Duecento metri di strada: in 5 anni non risolto e lasciato a metà

Parliamo della famosa congiunzione Meucci – Lomellina che, secondo il sindaco è opera “strategica” per agevolare la circolazione e viabilità di Buccinasco, quindi in cima ai suoi pensieri (e di tutta la giunta) per la sua realizzazione. L’ultimo Consiglio ha trattato la materia, per l’ultima volta in questo mandato, nella quale è stato proposto (e approvato all’unanimità VEDI delibera consiglio 63  del 19 12 2016 pubblicata il 04 01 2017) l’esproprio di una porzione di terreno.

La delibera lo chiama completamento, mentre poi in Consiglio è venuto fuori che si tratta di una parte consistente (forse la maggiore o comunque …. circa il 50% o il 30% dice il sindaco) che però era già pacifica acquisizione, per l’affermazione indicata nella stessa delibera. Manca la parte rimanente del terreno per la quale sono in corso trattative con l’architetto della proprietà. Ne abbiamo già parlato (VEDI).

Finalmente gli atti approvati sono stati pubblicati in questi primi giorni dell’anno e i Cittadini, i comuni Cittadini hanno potuto vedere disponibilità della pianta catastale allegata alla delibera, con l’indicazione in perimetro rosso delle parcelle di terreno interessate (VEDI). Depurata di tutte le parti circostanti che riguardano l’operazione; per cui la piantina non illustra una bella fava di nulla, nessuno è un grado di capire  l’operazione.

Domanda ai nostri trasparenti amministratori vessilliferi del Protocollo della Legalità (a parole): qual’è la logica per cui la legge obbliga a pubblicare gli atti?  Forse quella di renderli incomprensibili? O forse l’obbligo si propone di rendere edotti tutti i Cittadini perché possano comprendere l’operazione ed eventualmente porre le opportune osservazioni? Oppure ciò è riservato alla Giunta che delibera, al Consiglio che approva?
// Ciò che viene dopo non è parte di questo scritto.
**config.mk**
```make
export PLATFORM = sky130hd
export DESIGN_NAME = usb_cs_command_decoder
export DESIGN_NICKNAME = d
export VERILOG_FILES = /design/src/rtl/usb_cs_pkg.sv /design/src/rtl/usb_cs_command_decoder.sv
export SDC_FILE = /design/constraint.sdc
export NUM_CORES = 1
export LEC_CHECK = 0
export BUFFER_PORTS_ARGS = -buffer_cell sky130_fd_sc_hd__buf_4
export CORE_UTILIZATION = 30
export CTS_BUF_LIST = sky130_fd_sc_hd__clkbuf_4 sky130_fd_sc_hd__clkbuf_8
export DETAILED_ROUTE_END_ITERATION = 8
export GPL_ROUTABILITY_DRIVEN = 0
export SLEW_MARGIN = 15
export SYNTH_ARGS = -nofsm -noshare
export SYNTH_HDL_FRONTEND = slang
export SYNTH_SLANG_ARGS = --single-unit
```
**constraint.sdc**
```tcl
create_clock -name clk -period 2.25 [get_ports clk]
set_input_delay 0.3375 -clock clk [delete_from_list [all_inputs] [get_ports clk]]
set_output_delay 0.3375 -clock clk [all_outputs]
set_load 0.1 [all_outputs]
```
**src/rtl/usb_cs_pkg.sv**
```systemverilog
// Shared constants and FSM state type for the USB command/status decoder.
// Opcodes and status words are visible on the wire and must match the host software.
package usb_cs_pkg;

   localparam logic [15:0] SYNC_WORD_DEFAULT = 16'hBE11;

   localparam logic [7:0] OP_WRITE = 8'h01;
   localparam logic [7:0] OP_READ  = 8'h02;

   typedef enum logic [15:0] {
      STATUS_OK      = 16'h0000,
      STATUS_BAD_OP  = 16'h0001,
      STATUS_ZERO_N  = 16'h0002,
      STATUS_TIMEOUT = 16'h0003
   } status_e;

   typedef enum logic [3:0] {
      HUNT,
      GET_CMD,
      SEND_HDR,
      SEND_CMD,
      GET_ADDR,
      GET_DATA,
      REG_RD,
      REG_WAIT,
      SEND_DATA,
      SEND_STATUS
   } state_e;

endpackage

```
**src/rtl/usb_cs_command_decoder.sv**
```systemverilog
// Parses command packets from the inbound CS FIFO, drives the local register bus
// and streams the response packet into the outbound CS FIFO.
module usb_cs_command_decoder
   import usb_cs_pkg::*;
#(
   parameter logic [15:0] SYNC_WORD      = SYNC_WORD_DEFAULT,
   parameter int          TIMEOUT_CYCLES = 1024
) (
   input  logic        clk,
   input  logic        rst,
   input  logic        rd_cs_fifo_empty,
   input  logic [15:0] rd_cs_fifo_data,
   output logic        rd_cs_fifo_re,
   input  logic        wr_cs_fifo_full,
   output logic [15:0] wr_cs_fifo_data,
   output logic        wr_cs_fifo_we,
   output logic [15:0] reg_addr,
   output logic [15:0] reg_wdata,
   output logic        reg_we,
   output logic        reg_re,
   input  logic [15:0] reg_rdata,
   output logic        busy,
   output logic [15:0] sync_err_count
);

   localparam int            TW       = $clog2(TIMEOUT_CYCLES + 1);
   localparam logic [TW-1:0] TMO_LAST = TW'(TIMEOUT_CYCLES - 1);

   state_e        state;
   logic          pend;      // a read strobe was issued last cycle; data is valid now
   logic [15:0]   cmd_q;
   logic [15:0]   rdata_q;
   status_e       status_q;
   logic [7:0]    rem_q;
   logic [TW-1:0] tmo_cnt;

   logic fetch_state;
   logic send_state;
   logic tmo_state;
   logic fetch;
   logic push;
   logic timed_out;
   logic last_item;
   logic op_valid;

   assign fetch_state = state inside {HUNT, GET_CMD, GET_ADDR, GET_DATA};
   assign tmo_state   = state inside {GET_ADDR, GET_DATA};
   assign send_state  = state inside {SEND_HDR, SEND_CMD, SEND_DATA, SEND_STATUS};

   // NOTE: the FIFO strobes are combinational because empty/full must gate them in the
   // same cycle; registering them would either drop or duplicate a word.
   assign fetch = !rst && fetch_state && !pend && !rd_cs_fifo_empty;
   assign push  = !rst && send_state && !wr_cs_fifo_full;

   assign rd_cs_fifo_re = fetch;
   assign wr_cs_fifo_we = push;
   assign busy          = (state != HUNT);

   assign timed_out = tmo_state && !pend && rd_cs_fifo_empty && (tmo_cnt == TMO_LAST);
   assign last_item = (rem_q == 8'd1);
   assign op_valid  = (cmd_q[15:8] == OP_WRITE) || (cmd_q[15:8] == OP_READ);

   // NOTE: every branch assigns the output, starting from a default, so no latch is inferred.
   always_comb begin
      wr_cs_fifo_data = 16'h0000;
      case (state)
         SEND_HDR:    wr_cs_fifo_data = SYNC_WORD;
         SEND_CMD:    wr_cs_fifo_data = cmd_q;
         SEND_DATA:   wr_cs_fifo_data = rdata_q;
         SEND_STATUS: wr_cs_fifo_data = status_q;
         default:     wr_cs_fifo_data = 16'h0000;
      endcase
   end

   // NOTE: sequential state uses non-blocking assignments only, so every read below sees
   // the value from before this edge regardless of statement order.
   always_ff @(posedge clk) begin
      if (rst) begin
         state          <= HUNT;
         pend           <= 1'b0;
         cmd_q          <= 16'h0000;
         rdata_q        <= 16'h0000;
         status_q       <= STATUS_OK;
         rem_q          <= 8'd0;
         tmo_cnt        <= '0;
         reg_addr       <= 16'h0000;
         reg_wdata      <= 16'h0000;
         reg_we         <= 1'b0;
         reg_re         <= 1'b0;
         sync_err_count <= 16'h0000;
      end else begin
         reg_we <= 1'b0;
         reg_re <= 1'b0;
         pend   <= fetch;

         // Only an empty FIFO while waiting for a payload word advances the timeout.
         if (fetch)
            tmo_cnt <= '0;
         else if (tmo_state && !pend && rd_cs_fifo_empty)
            tmo_cnt <= timed_out ? '0 : tmo_cnt + 1'b1;

         case (state)
            HUNT: if (pend) begin
               if (rd_cs_fifo_data == SYNC_WORD)
                  state <= GET_CMD;
               else if (sync_err_count != 16'hFFFF)
                  sync_err_count <= sync_err_count + 16'd1;
            end

            GET_CMD: if (pend) begin
               cmd_q <= rd_cs_fifo_data;
               rem_q <= rd_cs_fifo_data[7:0];
               state <= SEND_HDR;
            end

            SEND_HDR: if (push) state <= SEND_CMD;

            SEND_CMD: if (push) begin
               if (!op_valid) begin
                  status_q <= STATUS_BAD_OP;
                  state    <= SEND_STATUS;
               end else if (rem_q == 8'd0) begin
                  status_q <= STATUS_ZERO_N;
                  state    <= SEND_STATUS;
               end else begin
                  state <= GET_ADDR;
               end
            end

            GET_ADDR: if (pend) begin
               reg_addr <= rd_cs_fifo_data;
               if (cmd_q[15:8] == OP_WRITE) begin
                  state <= GET_DATA;
               end else begin
                  reg_re <= 1'b1;
                  state  <= REG_RD;
               end
            end else if (timed_out) begin
               status_q <= STATUS_TIMEOUT;
               state    <= SEND_STATUS;
            end

            GET_DATA: if (pend) begin
               reg_wdata <= rd_cs_fifo_data;
               reg_we    <= 1'b1;
               rem_q     <= rem_q - 8'd1;
               if (last_item) begin
                  status_q <= STATUS_OK;
                  state    <= SEND_STATUS;
               end else begin
                  state <= GET_ADDR;
               end
            end else if (timed_out) begin
               status_q <= STATUS_TIMEOUT;
               state    <= SEND_STATUS;
            end

            // reg_re is high during REG_RD; the slave answers in the following cycle.
            REG_RD: state <= REG_WAIT;

            REG_WAIT: begin
               rdata_q <= reg_rdata;
               state   <= SEND_DATA;
            end

            SEND_DATA: if (push) begin
               rem_q <= rem_q - 8'd1;
               if (last_item) begin
                  status_q <= STATUS_OK;
                  state    <= SEND_STATUS;
               end else begin
                  state <= GET_ADDR;
               end
            end

            SEND_STATUS: if (push) state <= HUNT;

            default: state <= HUNT;
         endcase
      end
   end

endmodule
```
==> implementation parameters, run 1 <==
Parameter                              Value

Critical path
  Setup crit end    wr_cs_fifo_data[6]
  Maximum net fanout on the critical path    6
  Arrival time of the worst setup path    1.97 ns
  Depth of the worst register-to-register path    6
  CP max stage cell    a222oi_1
  Startpoint type of the worst setup path    flip-flop
  Critical R2R Capture    status_q[10]$_SDFFE_PP0P_
  Critical path class    reg -> out
  Critical Path Max Stage Delay    0.46 ns
  FF-to-FF Start    state[3]$_SDFFE_PP0P_
  Start point of the critical path    state[2]$_SDFFE_PP0P_
  Buffers and inverters on the worst path    5
  Levels on crit path    7
  Largest delay contributor family on the critical path    buffers and inverters
  Most common cell type on the critical path    buf_6
  Cell Chain, Critical Path    buf_6 -> inv_4 -> and3_4 -> buf_6 -> a222oi_1 -> inv_2 -> buf_12
  Critical Path End Type    primary output
  Setup slack of the most critical reg-to-reg path    0.09 ns
  Crit path required time    1.91 ns

Synthesis
  Synth async-reset ratio    0
  Cell types occupying the most area after synthesis    dfxtp_1 43%, nand2_1 11%, a21oi_1 8.2%
  Part of the Yosys area used for sequential elements    0.433
  Yosys reg bits    122
  Synthesized cell area    5650 um^2
  Ys flop type    dfxtp_1
  Post-Synthesis Net Count    758
  Cell type contributing the most total cell area after synthesis    dfxtp_1
  Total of warnings raised by yosys    0
  Mapped Avg Cell Area    7.88 um^2
  Synthesized instance count    717
  Number of library cell types mapped by synthesis    64
  Post-synth top area share    0.433
  Number of enable flip-flop cells after synthesis    0

CTS
  TritonCTS clock tree    yes
  Skew-Pair Late Insertion Delay    0.44 ns
  Hold-fix buffer count after cts    0
  Clk buf depth    2
  Sink count of the clock tree    122
  Clock-pin slew reported for the worst setup and hold paths after clock tree synthesis    0.08 ns
  Number of levels in the clock H-tree    4
  Number of clock buffers inserted by TritonCTS    17
  Clock root buffer    clkbuf_8

Routing
  Via total after detailed routing    5460
  DR iter-0 viols    391
  Drt via density    5.02
  Detailed Routing Iterations Pass 1    9
  Routed wire length    16900 um
  Count of unresolved DRC violations after routing    3
  Post-route antenna net violation count    0
  Routed WL per cell    15.6 um

Placed design
  Detail Placement HPWL    11500 um
  Post-placement worst setup slack    0.0681 ns
  Cell Count Post-Placement    1045
  Number of I/O port buffers    104

Final layout
  Ant diodes    0
  Filler cells    1807
  Number of nets in the layout    887
  Commonest non-fill, non-tap cell in the layout    nand2_1
  Proportion of layout cells with a drive suffix above 1    0.310
  Most frequent cells in the layout    161 x nand2_1, 121 x buf_4, 103 x dfxtp_1, 93 x a21oi_1, 36 x nor2_1
  Area added between synthesis and finish    39.5%
  Share of the core filled with cells    0.433
  Fin cells    1088

Floorplan
  Io pins    105
  Overall die area    19400 um^2
  Initial standard-cell utilization of the core    0.310
  Std-Cell Core Area    18200 um^2
  Num rows    49
  Die Y-Extent    139 um
  Die extent in x    139 um

Global route
  Met2 Use GR    0.278
  Highest-utilization routing layer at the global route stage    met2
  Total congestion overflow    0
  Global-route met3 utilization    0.0407
  Vias in the first global route    5138
  Wire length of the first global-routing pass    27000 um
  Initial antenna violation count    0
  Pin count of the biggest net entering global routing    108
  Met1 layer usage reported by global route    0.236
  GRT Total Usage    0.174

STA
  Worst setup slack after layout    -0.0613 ns
  Fin Clk Skew    0.0172 ns
  Share of the cycle needed by the critical path after routing    1.03
  Final setup violation count    5
  Max-slew headroom    0.574
  Transition time at the pin with the least slew margin    0.636 ns
  Final-layout setup total negative slack    -0.134 ns
  Count of endpoints failing hold in the final timing report    0
  Setup repair after global routing missed its margin    yes
  Upper clock frequency limit    433 MHz
  Max-slew violations    0
  Final critical delay including setup and external delays    2.31 ns

Power
  Share of total power in combinational logic    0.041
  Part of the power in the clock network    0.490
  Pwr dens    583 nW/um^2
  Switching power    1.07 mW
  Sequential fraction of design power    0.470
  Total power of the final layout    4.60 mW
  Proportion of total power due to net switching    0.234
  VDD IR-drop max    338 uV
  Static Leak    2.92 nW
  P_int    3.52 mW

Min path
  Kind of path behind the tightest hold check    in -> reg

Outcome
  Status    complete, but fails checks
  Failing checks    design-rule violations, negative setup slack

Job
  Maximum capacitance violations    0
Cosa è richiesto perché un allegato che riguarda l’operazione di 200mt dettagli la pianta dell’area, con l’indicazione distinta degli spazi già pubblici, dell’area privata complessiva interessata, di quella che distintamente è oggetto d iquesta delibera? Quale motivo ci sarà mai per un allegato nel quale quasi metà della piantina è cancellata?

Città Ideale cerca sempre di darsi una ragione: perché mai nel proporre il documento catastale che riguarda la porzione di terreno, tutta la parte (dovrebbe essere a Sud Ovest della piantina, perché non riporta neppure l’orientamento del nord, forse cancellato anche quello), è stato ritenuto necessario cancellarla?  (colpa del tecnico ovviamente, Assessore e Giunta non c’entrano…)

Siamo andati allora a vedere come la situazione di presenta in Google Maps (si veda): si scopre che il tratto riguarda 220 mt, considerato che il tratto iniziato dalla rotonda verso Via Meucci è già a doppie corsie con aiuola che divide. Non si può comprendere dall’allegato all’atto della delibera  quale sia la porzione stradale oggetto dell’acquisizione, che sembrerebbe esterna, non recintata, alla delimitazione in cemento dello stabilimento.

Come deduzione ad sensum la parte acquisita dovrebbe essere ben inferiore a quella da acquisire, con la cui proprietà il sindaco e l’assessore dicono di aver instaurato una trattativa, anziché procedere in modo univoco per entrambe le porzioni interessate. In questo modo si realizza un trattamento diverso, fra le parti coinvolte. Questa delibera parziale in pratica va a complicare una soluzione, che poteva essere semplice.

Questi pro tempore è da intuire che non riescano neppure a presentare un quasiasi accordo sotto elezioni, perché dimostrerebbero un modo di procedere in un caso positivo, nell’altro favorevole alla proprietà “lasciata fuori”. Sarà un adempimento che toccherà ai nuovi eletti; una bella prova di serietà e coerenza spetterà a loro, lascito delle incongruità di questa decisione, di cui si sono gloriati.